British Researchers Develop New Way to Screen for Potential Cystic Fibrosis Therapies

British researchers have come up with a new way to screen for compounds that could be used to treat inherited diseases such as cystic fibrosis and Duchenne muscular dystrophy.

The approach also may work with gene therapies, whose aim is to overcome abnormalities stemming from defective genes. These abnormalities can cause diseases.

The University of Bradford team said its approach involves identifying compounds that can bypass a stop sign that a gene mutation throws up.

In the case of cystic fibrosis, CFTR gene mutations throw up several stop signs that can prevent the production of a normal version of the CFTR protein.
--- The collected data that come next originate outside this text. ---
Background: an optimization exercise with open tools, aiming at small area. Do not read the settings as production practice. Function was checked by simulation only, so behaviour that the tests miss may differ from the original.

## flow/design.v (module list and top-level ports; edited modules follow where they fit)
// module al864_ustep_table: 1774 lines
// module al864_ustep_engine: 2137 lines
// module al864_ustep_window: 32 lines
// module al864_csa_fa: 10 lines
// module al864_csa_ha: 9 lines
module al864_ustep_engine (
    input  wire        clk,
    input  wire        rst,                
    input  wire        in_valid,
    input  wire [35:0] in_pos,             
    input  wire [47:0] in_vel,             
    input  wire [12:0] in_per,             
    input  wire        in_lead,            
    input  wire [11:0] in_eofs,            
    input  wire [7:0]  in_scale_ax,        
    input  wire [7:0]  in_scale_glob,      
    input  wire [7:0]  in_scale_derate,    
    input  wire [5:0]  in_hyst,            
    output reg         out_valid,
    output wire [11:0] out_eidx,           
    output wire [9:0]  out_a_upper,
    output wire [9:0]  out_a_lower,
    output wire        out_a_neg,          
    output wire        out_a_zero,         
    output wire        out_a_clamp,        
    output wire [9:0]  out_b_upper,
    output wire [9:0]  out_b_lower,
    output wire        out_b_neg,
    output wire        out_b_zero,
    output wire        out_b_clamp
);
  // ...
==> flow/flow/run.sh <==
#!/bin/bash
# Layout flow: the standard flow, with these changes.
# 1. After the standard synthesis, the netlist is rewritten:
#    - faflip.py runs some full adders on complemented signals (a full adder is
#      self-dual) to cancel inverters between full adders;
#    - remap.sh re-maps all combinational logic except full adders, flip-flops
#      and tie cells with an area-oriented ABC script; flip-flops keep their names
#      and cells;
#    - unbuf.py removes the buffers ABC leaves where logic reduced to a wire.
# 2. The port buffers use the smallest buffer cell (buf_1).
set -e
echo 'export BUFFER_PORTS_ARGS = -buffer_cell sky130_fd_sc_hd__buf_1' >> config.mk
bash standard.sh synth > standard_synth.log 2>&1
R=orfs/results/sky130hd/al864_ustep_engine/base
cp $R/1_2_yosys.v $R/1_2_yosys_standard.v
python3 flow/faflip.py $R/1_2_yosys_standard.v $R/1_2_yosys_faflip.v > faflip.log 2>&1
bash flow/remap.sh $R/1_2_yosys_faflip.v $R/1_2_yosys_remap.v 12 > remap.log 2>&1
python3 flow/unbuf.py $R/1_2_yosys_remap.v $R/1_2_yosys.v > unbuf.log 2>&1
rm -f $R/1_synth.odb $R/1_synth.sdc
bash standard.sh > standard.log 2>&1
==> flow/flow/dontuse.txt <==
-dont_use sky130_fd_sc_hd__lpflow_bleeder_1 -dont_use sky130_fd_sc_hd__lpflow_clkbufkapwr_1 -dont_use sky130_fd_sc_hd__lpflow_clkbufkapwr_16 -dont_use sky130_fd_sc_hd__lpflow_clkbufkapwr_2 -dont_use sky130_fd_sc_hd__lpflow_clkbufkapwr_4 -dont_use sky130_fd_sc_hd__lpflow_clkbufkapwr_8 -dont_use sky130_fd_sc_hd__lpflow_clkinvkapwr_1 -dont_use sky130_fd_sc_hd__lpflow_clkinvkapwr_16 -dont_use sky130_fd_sc_hd__lpflow_clkinvkapwr_2 -dont_use sky130_fd_sc_hd__lpflow_clkinvkapwr_4 -dont_use sky130_fd_sc_hd__lpflow_clkinvkapwr_8 -dont_use sky130_fd_sc_hd__lpflow_decapkapwr_12 -dont_use sky130_fd_sc_hd__lpflow_decapkapwr_3 -dont_use sky130_fd_sc_hd__lpflow_decapkapwr_4 -dont_use sky130_fd_sc_hd__lpflow_decapkapwr_6 -dont_use sky130_fd_sc_hd__lpflow_decapkapwr_8 -dont_use sky130_fd_sc_hd__lpflow_inputiso0n_1 -dont_use sky130_fd_sc_hd__lpflow_inputiso0p_1 -dont_use sky130_fd_sc_hd__lpflow_inputiso1n_1 -dont_use sky130_fd_sc_hd__lpflow_inputiso1p_1 -dont_use sky130_fd_sc_hd__lpflow_inputisolatch_1 -dont_use sky130_fd_sc_hd__lpflow_isobufsrc_1 -dont_use sky130_fd_sc_hd__lpflow_isobufsrc_16 -dont_use sky130_fd_sc_hd__lpflow_isobufsrc_2 -dont_use sky130_fd_sc_hd__lpflow_isobufsrc_4 -dont_use sky130_fd_sc_hd__lpflow_isobufsrc_8 -dont_use sky130_fd_sc_hd__lpflow_isobufsrckapwr_16 -dont_use sky130_fd_sc_hd__lpflow_lsbuf_lh_hl_isowell_tap_1 -dont_use sky130_fd_sc_hd__lpflow_lsbuf_lh_hl_isowell_tap_2 -dont_use sky130_fd_sc_hd__lpflow_lsbuf_lh_hl_isowell_tap_4 -dont_use sky130_fd_sc_hd__lpflow_lsbuf_lh_isowell_4 -dont_use sky130_fd_sc_hd__lpflow_lsbuf_lh_isowell_tap_1 -dont_use sky130_fd_sc_hd__lpflow_lsbuf_lh_isowell_tap_2 -dont_use sky130_fd_sc_hd__lpflow_lsbuf_lh_isowell_tap_4 -dont_use sky130_fd_sc_hd__probe_p_8 -dont_use sky130_fd_sc_hd__probec_p_8 
==> flow/flow/faflip.py <==
# Usage: faflip.py IN.v OUT.v
# (Half adders are re-mapped as plain logic afterwards, so they count as logic.)
# Full adders are self-dual: FA(~a, ~b, ~c) = (~s, ~co). This pass picks, for each
# sky130 fa_1 cell, whether to run it on complemented signals, so as to cancel
# inverters between full adders (and between full adders and flip-flops or ports).
# A flipped full adder gets an inverter on each input and each output; the
# following ABC re-mapping removes the inverter pairs this creates.
import re, sys, collections
src = open(sys.argv[1]).read()
cellre = re.compile(r'(sky130_fd_sc_hd__\w+)\s+(\\?\S+)\s*\((.*?)\);', re.S)
pinre = re.compile(r'\.(\w+)\(\s*([^()]*?)\s*\)')
OUTP = {'Y', 'X', 'SUM', 'COUT', 'Q', 'HI', 'LO'}
cells = []
for m in cellre.finditer(src):
    typ, name, body = m.groups()
    pins = dict(pinre.findall(body))
    cells.append((typ, name, pins, m.start(), m.end()))
drv = {}
loads = collections.defaultdict(list)
for idx, (typ, name, pins, s, e) in enumerate(cells):
    for p, n in pins.items():
        if p in OUTP:
            drv[n] = (idx, p)
        else:
            loads[n].append((idx, p))
isinv = lambda t: re.match(r'(clk)?inv_\d+$', t) is not None
isfa = lambda t: t == 'fa_1'
def source(net):
    """Follow inverters back: (root net, parity)."""
    par = 0
    seen = 0
    while net in drv and isinv(cells[drv[net][0]][0][len('sky130_fd_sc_hd__'):]) and seen < 10:
        net = cells[drv[net][0]][2]['A']
        par ^= 1
        seen += 1
    return net, par
fas = [i for i, c in enumerate(cells) if isfa(c[0][len('sky130_fd_sc_hd__'):])]
fa_of_net = {}
for i in fas:
    for p in ('SUM', 'COUT'):
        fa_of_net[cells[i][2][p]] = i
# edges: (i, j, parity, weight) between FAs; unary: (i, parity, weight)
FIXED_W = 1.0
LOGIC_W = 0.25    # other logic can usually absorb an inversion
pair = collections.defaultdict(float)
unary = collections.defaultdict(lambda: [0.0, 0.0])
def fixed_driver(net):
    if net not in drv:
        return True          # port
    t = cells[drv[net][0]][0][len('sky130_fd_sc_hd__'):]
    return t.startswith('dfxtp') or t.startswith('conb')
for i in fas:
    for p in ('A', 'B', 'CIN'):
        root, par = source(cells[i][2][p])
        if root in fa_of_net:
            j = fa_of_net[root]
            pair[(i, j, par)] += 1.0
        else:
            w = FIXED_W if fixed_driver(root) else LOGIC_W
            # f=0 needs an inversion iff par, f=1 iff not par
            unary[i][1 - par] += w
for i in fas:
    for p in ('SUM', 'COUT'):
        net = cells[i][2][p]
        for (k, q) in loads[net]:
            t = cells[k][0][len('sky130_fd_sc_hd__'):]
            if isinv(t) or isfa(t):
                continue          # inverter chains are counted from the load side
            w = FIXED_W if t.startswith('dfxtp') else LOGIC_W
            unary[i][1] += w      # flipped output needs an inverter
        # inverted copies of this output feeding non-FA loads
        for (k, q) in loads[net]:
            t = cells[k][0][len('sky130_fd_sc_hd__'):]
            if isinv(t):
                for (k2, q2) in loads[cells[k][2]['Y']]:
                    t2 = cells[k2][0][len('sky130_fd_sc_hd__'):]
                    if not isfa(t2) and not isinv(t2):
                        w = FIXED_W if t2.startswith('dfxtp') else LOGIC_W
                        unary[i][0] += w
# port outputs driven by FA (through inverters) are ignored (rare)
f = {i: 0 for i in fas}
nbr = collections.defaultdict(list)
for (i, j, par), w in pair.items():
    nbr[i].append((j, par, w))
    nbr[j].append((i, par, w))
def local_cost(i, fi):
    c = unary[i][fi]
    for j, par, w in nbr[i]:
        fj = fi if j == i else f[j]
        c += w * (par ^ fi ^ fj)
    return c
def total():
    c = sum(unary[i][f[i]] for i in fas)
    c += sum(w * (par ^ f[i] ^ f[j]) for (i, j, par), w in pair.items())
    return c
before = total()
changed = True
it = 0
while changed and it < 100:
    changed = False
    it += 1
    for i in fas:
        if local_cost(i, 1 - f[i]) < local_cost(i, f[i]) - 1e-9:
            f[i] = 1 - f[i]
            changed = True
after = total()
nflip = sum(f.values())
sys.stderr.write("faflip: %d full adders, %d flipped, cost %.1f -> %.1f\n" % (len(fas), nflip, before, after))
# rewrite
out = []
last = 0
extra = []
wires = []
k = 0
for idx, (typ, name, pins, s, e) in enumerate(cells):
    if idx in f and f[idx]:
        out.append(src[last:s])
        newpins = {}
        for p in ('A', 'B', 'CIN'):
            k += 1
            w = "faflip_n%d" % k
            wires.append(w)
            extra.append("  sky130_fd_sc_hd__inv_1 faflip_i%d (.A(%s), .Y(%s));" % (k, pins[p], w))
            newpins[p] = w
        for p in ('SUM', 'COUT'):
            k += 1
            w = "faflip_n%d" % k
            wires.append(w)
            extra.append("  sky130_fd_sc_hd__inv_1 faflip_i%d (.A(%s), .Y(%s));" % (k, w, pins[p]))
            newpins[p] = w
        out.append("%s %s (\n%s\n  );" % (typ, name, ",\n".join("    .%s(%s)" % (p, newpins[p]) for p in ('A', 'B', 'CIN', 'COUT', 'SUM'))))
        last = e + 1 if src[e:e+1] == ';' else e
        if src[last - 1] != ';':
            pass
    else:
        continue
out.append(src[last:])
res = "".join(out)
endm = res.rindex("endmodule")
res = res[:endm] + "".join("  wire %s;\n" % w for w in wires) + "\n".join(extra) + "\n" + res[endm:]
open(sys.argv[2], "w").write(res)
==> flow/flow/partition.py <==
# Usage: partition.py netlist.v SIDE > cells.txt
# SIDE 1: lists the combinational cells that are NOT in the fan-in cone of the
# flip-flop D pins (to keep them when re-mapping side 1, the logic feeding the
# flip-flops). SIDE 2: lists the cells that ARE in that cone (to keep them when
# re-mapping side 2, the logic from the flip-flops to the outputs).
import re, sys, collections
txt = open(sys.argv[1]).read()
cells = re.findall(r'(sky130_fd_sc_hd__\w+)\s+(\\?\S+)\s*\((.*?)\);', txt, re.S)
outs = {'Y', 'X', 'SUM', 'COUT', 'Q', 'HI', 'LO', 'Q_N'}
drv = {}
ins = {}
for typ, name, body in cells:
    pins = re.findall(r'\.(\w+)\(([^()]*(?:\([^()]*\))?[^()]*)\)', body)
    ins[name] = []
    for pin, net in pins:
        net = net.strip()
        if pin in outs:
            drv[net] = name
        else:
            ins[name].append((pin, net))
typ_of = {name: typ for typ, name, body in cells}
ffs = [n for n in typ_of if 'dfxtp' in typ_of[n]]
seen = set()
stack = []
for f in ffs:
    for pin, net in ins[f]:
        if pin == 'D':
            stack.append(net)
while stack:
    net = stack.pop()
    c = drv.get(net)
    if c is None or c in seen or 'dfxtp' in typ_of[c]:
        continue
    seen.add(c)
    for pin, n in ins[c]:
        stack.append(n)
side2 = sys.argv[2] == "2"
for n in typ_of:
    if 'dfxtp' in typ_of[n]:
        continue
    if (n in seen) == side2:
        print(n)
sys.stderr.write("stage1 %d cells, stage2 %d cells\n" % (len(seen), len(typ_of) - len(seen) - len(ffs)))
==> flow/flow/remap.script <==
strash
&get -n
&dch -f
&nf -R 1000
&put
topo
==> flow/flow/remap.sh <==
#!/bin/bash
# remap.sh IN.v OUT.v SIDES: re-map the combinational logic of the standard synthesis
# netlist IN.v with ABC (script remap.script, area-oriented) and write OUT.v.
# SIDES: "1" re-maps the logic that feeds the flip-flops, "2" the logic they feed,
# "12" both. Flip-flops, full adders and tie cells are kept as they are
# (same instances and names); half adders and all other gates are re-mapped.
set -e
IN=$1; OUT=$2; SIDES=$3
HERE=$(cd $(dirname $0) && pwd)
LIB=/OpenROAD-flow-scripts/flow/platforms/sky130hd/lib/sky130_fd_sc_hd__tt_025C_1v80.lib
YOSYS=/OpenROAD-flow-scripts/tools/install/yosys/bin/yosys
DU=$(cat $HERE/dontuse.txt)
W=$(dirname $OUT)
python3 $HERE/partition.py $IN 1 > $W/remap_side1_cells.txt
python3 $HERE/partition.py $IN 2 > $W/remap_side2_cells.txt
{
  echo "read_liberty -ignore_miss_func $LIB"
  echo "read_verilog $IN"
  echo "hierarchy -top al864_ustep_engine"
  echo "setattr -mod -set keep_hierarchy 1 sky130_fd_sc_hd__fa_1 sky130_fd_sc_hd__dfxtp_1 sky130_fd_sc_hd__conb_1"
  # cells of the side that is not re-mapped stay as they are
  case $SIDES in
    1) awk '{printf "setattr -set keep_hierarchy 1 al864_ustep_engine/%s\n", $1}' $W/remap_side1_cells.txt ;;
    2) awk '{printf "setattr -set keep_hierarchy 1 al864_ustep_engine/%s\n", $1}' $W/remap_side2_cells.txt ;;
  esac
  echo "flatten"
  echo "opt_clean -purge"
  echo "abc -script $HERE/remap.script -liberty $LIB $DU"
  echo "splitnets"
  echo "opt_clean -purge"
  echo "hilomap -singleton -hicell sky130_fd_sc_hd__conb_1 HI -locell sky130_fd_sc_hd__conb_1 LO"
  echo "insbuf -buf sky130_fd_sc_hd__buf_4 A X"
  echo "tee -o $W/remap_stat.txt stat -liberty $LIB"
  echo "select al864_ustep_engine"
  echo "write_verilog -noattr -nohex -nodec -selected $OUT"
} > $W/remap.ys
$YOSYS -s $W/remap.ys
==> flow/flow/unbuf.py <==
# Usage: unbuf.py IN.v OUT.v
# Removes sky130 buf_* cells whose output is not a module port: their loads are
# connected to the buffer's input net instead. (ABC leaves such buffers where
# the re-mapped logic reduces to a wire between two kept cells.)
import re, sys
src = open(sys.argv[1]).read()
m = re.search(r'module\s+\w+\s*\((.*?)\);', src, re.S)
ports = set(p.strip() for p in m.group(1).split(','))
cellre = re.compile(r'\n\s*sky130_fd_sc_hd__buf_\d+\s+(\\?\S+)\s*\(\s*\.A\(\s*([^()]*?)\s*\)\s*,\s*\.X\(\s*([^()]*?)\s*\)\s*\);', re.S)
alias = {}
def base(n):
    return re.sub(r'\s*\[.*$', '', n)
out = []
last = 0
removed = 0
for mm in cellre.finditer(src):
    name, a, x = mm.groups()
    if base(x) in ports or base(x).lstrip('\\') in ports:
        continue
    alias[x] = a
    out.append(src[last:mm.start()])
    last = mm.end()
    removed += 1
out.append(src[last:])
res = "".join(out)
def resolve(n):
    seen = 0
    while n in alias and seen < 100:
        n = alias[n]
        seen += 1
    return n
pinre = re.compile(r'(\.\w+\()\s*([^()]*?)\s*(\))')
def esc(n):
    return n + ' ' if n.startswith('\\') else n
def fix(mm):
    n = mm.group(2)
    return mm.group(1) + esc(resolve(n)) + mm.group(3) if n in alias else mm.group(0)
res = pinre.sub(fix, res)
# assigns: "assign x = y;" right-hand sides
res = re.sub(r'(assign\s+[^=]+=\s*)([^;]+?)(\s*;)', lambda mm: mm.group(1) + (esc(resolve(mm.group(2).strip())) if mm.group(2).strip() in alias else mm.group(2)) + mm.group(3), res)
open(sys.argv[2], 'w').write(res)
sys.stderr.write("unbuf: removed %d buffers\n" % removed)
==> flow/standard.sh <==
#!/bin/bash
# synth_recipe.tcl (not shown) runs the flow's synth.tcl, then flattens the netlist and writes it again
# the make line also repeats each setting of config.mk as NAME=value (left out here)
make -C /OpenROAD-flow-scripts/flow DESIGN_CONFIG=/design/flow/config.mk WORK_HOME=/design/flow/orfs CLKGATE_MAP_FILE= SYNTH_SCRIPT=/design/flow/synth_recipe.tcl "${@:-finish}"
==> flow/config.mk <==
export PLATFORM = sky130hd
export DESIGN_NAME = al864_ustep_engine
export DESIGN_NICKNAME = al864_ustep_engine
export VERILOG_FILES = /design/flow/design.v
export SDC_FILE = /design/flow/constraint.sdc
export NUM_CORES = 4
export LEC_CHECK = 0
export ABC_AREA = 1
export CAP_MARGIN = 20
export CORE_MARGIN = 2
export CORE_UTILIZATION = 55
export SLEW_MARGIN = 20
export SYNTH_MEMORY_MAX_BITS = 32768
export BUFFER_PORTS_ARGS = -buffer_cell sky130_fd_sc_hd__buf_1
==> flow/constraint.sdc <==
create_clock -name core_clock -period 20.0 [get_ports {clk}]
set_input_delay 4.0000 -clock core_clock [delete_from_list [all_inputs] [get_ports {clk}]]
set_output_delay 4.0000 -clock core_clock [all_outputs]
set_load 0.01 [all_outputs]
The result is the production of the defective protein that causes CF.

Bradford researchers published their study in the journal Human Molecular Genetics. The title is “Aminoglycoside-mediated promotion of translation readthrough occurs through a non-stochastic mechanism that competes with translation termination.”

The method that the team came up with to screen for potential therapies involves identifying compounds that can bypass just one of the stop signs that an abnormal gene throws up. Compounds that bypass all of the stop signs are unlikely to be able to prevent the production of defective CFTR protein, for example.

“Our model acts like a simple roadside checkpoint,” Dr. Talat Nasim, the lead author of the study, said  in a press release. “Compounds, which can fulfill certain criteria will enable some proteins to get past the pre-mature stop signal. Even a small amount of the right proteins would be enough to give some therapeutic protection, and that would lessen the symptoms of the disorder.

“Our model does not support the translational machinery to be reprogrammed in such a way that it bypasses all stop signals,” he said. “This would potentially generate proteins with many more mutated amino acids.”

Bradford researchers used the model to analyze hundreds of genes and more than a thousand therapies that U.S. regulators have approved for various diseases. They obtained the drug list from the National Institute of Neurological Disease Syndrome.

The screening identified two genes that scientists might be able to develop CF therapies around. Unfortunately, the compound screening revealed no approved drug that would be a good candidate for treating cystic fibrosis.

In 2007, scientists reported that a compound known as Translarna overcame faulty DMD genes’ inability to produce dystrophin protein. Lack of dystrophin is what causes Duchenne MD. Translarna generated the protein by bypassing one of the stop signs that the faulty DMD gene threw up, the researchers believed.

Although the U.S. Food and Drug Administration has declined to approve Translarna as a Duchenne MD treatment, Britain has authorized it as a therapy for young Duchenne MD patients with certain mutations.

Nasim believes the Bradford model will help scientists hone in on those compounds that have the best chance of becoming CF and Duchenne MD therapies.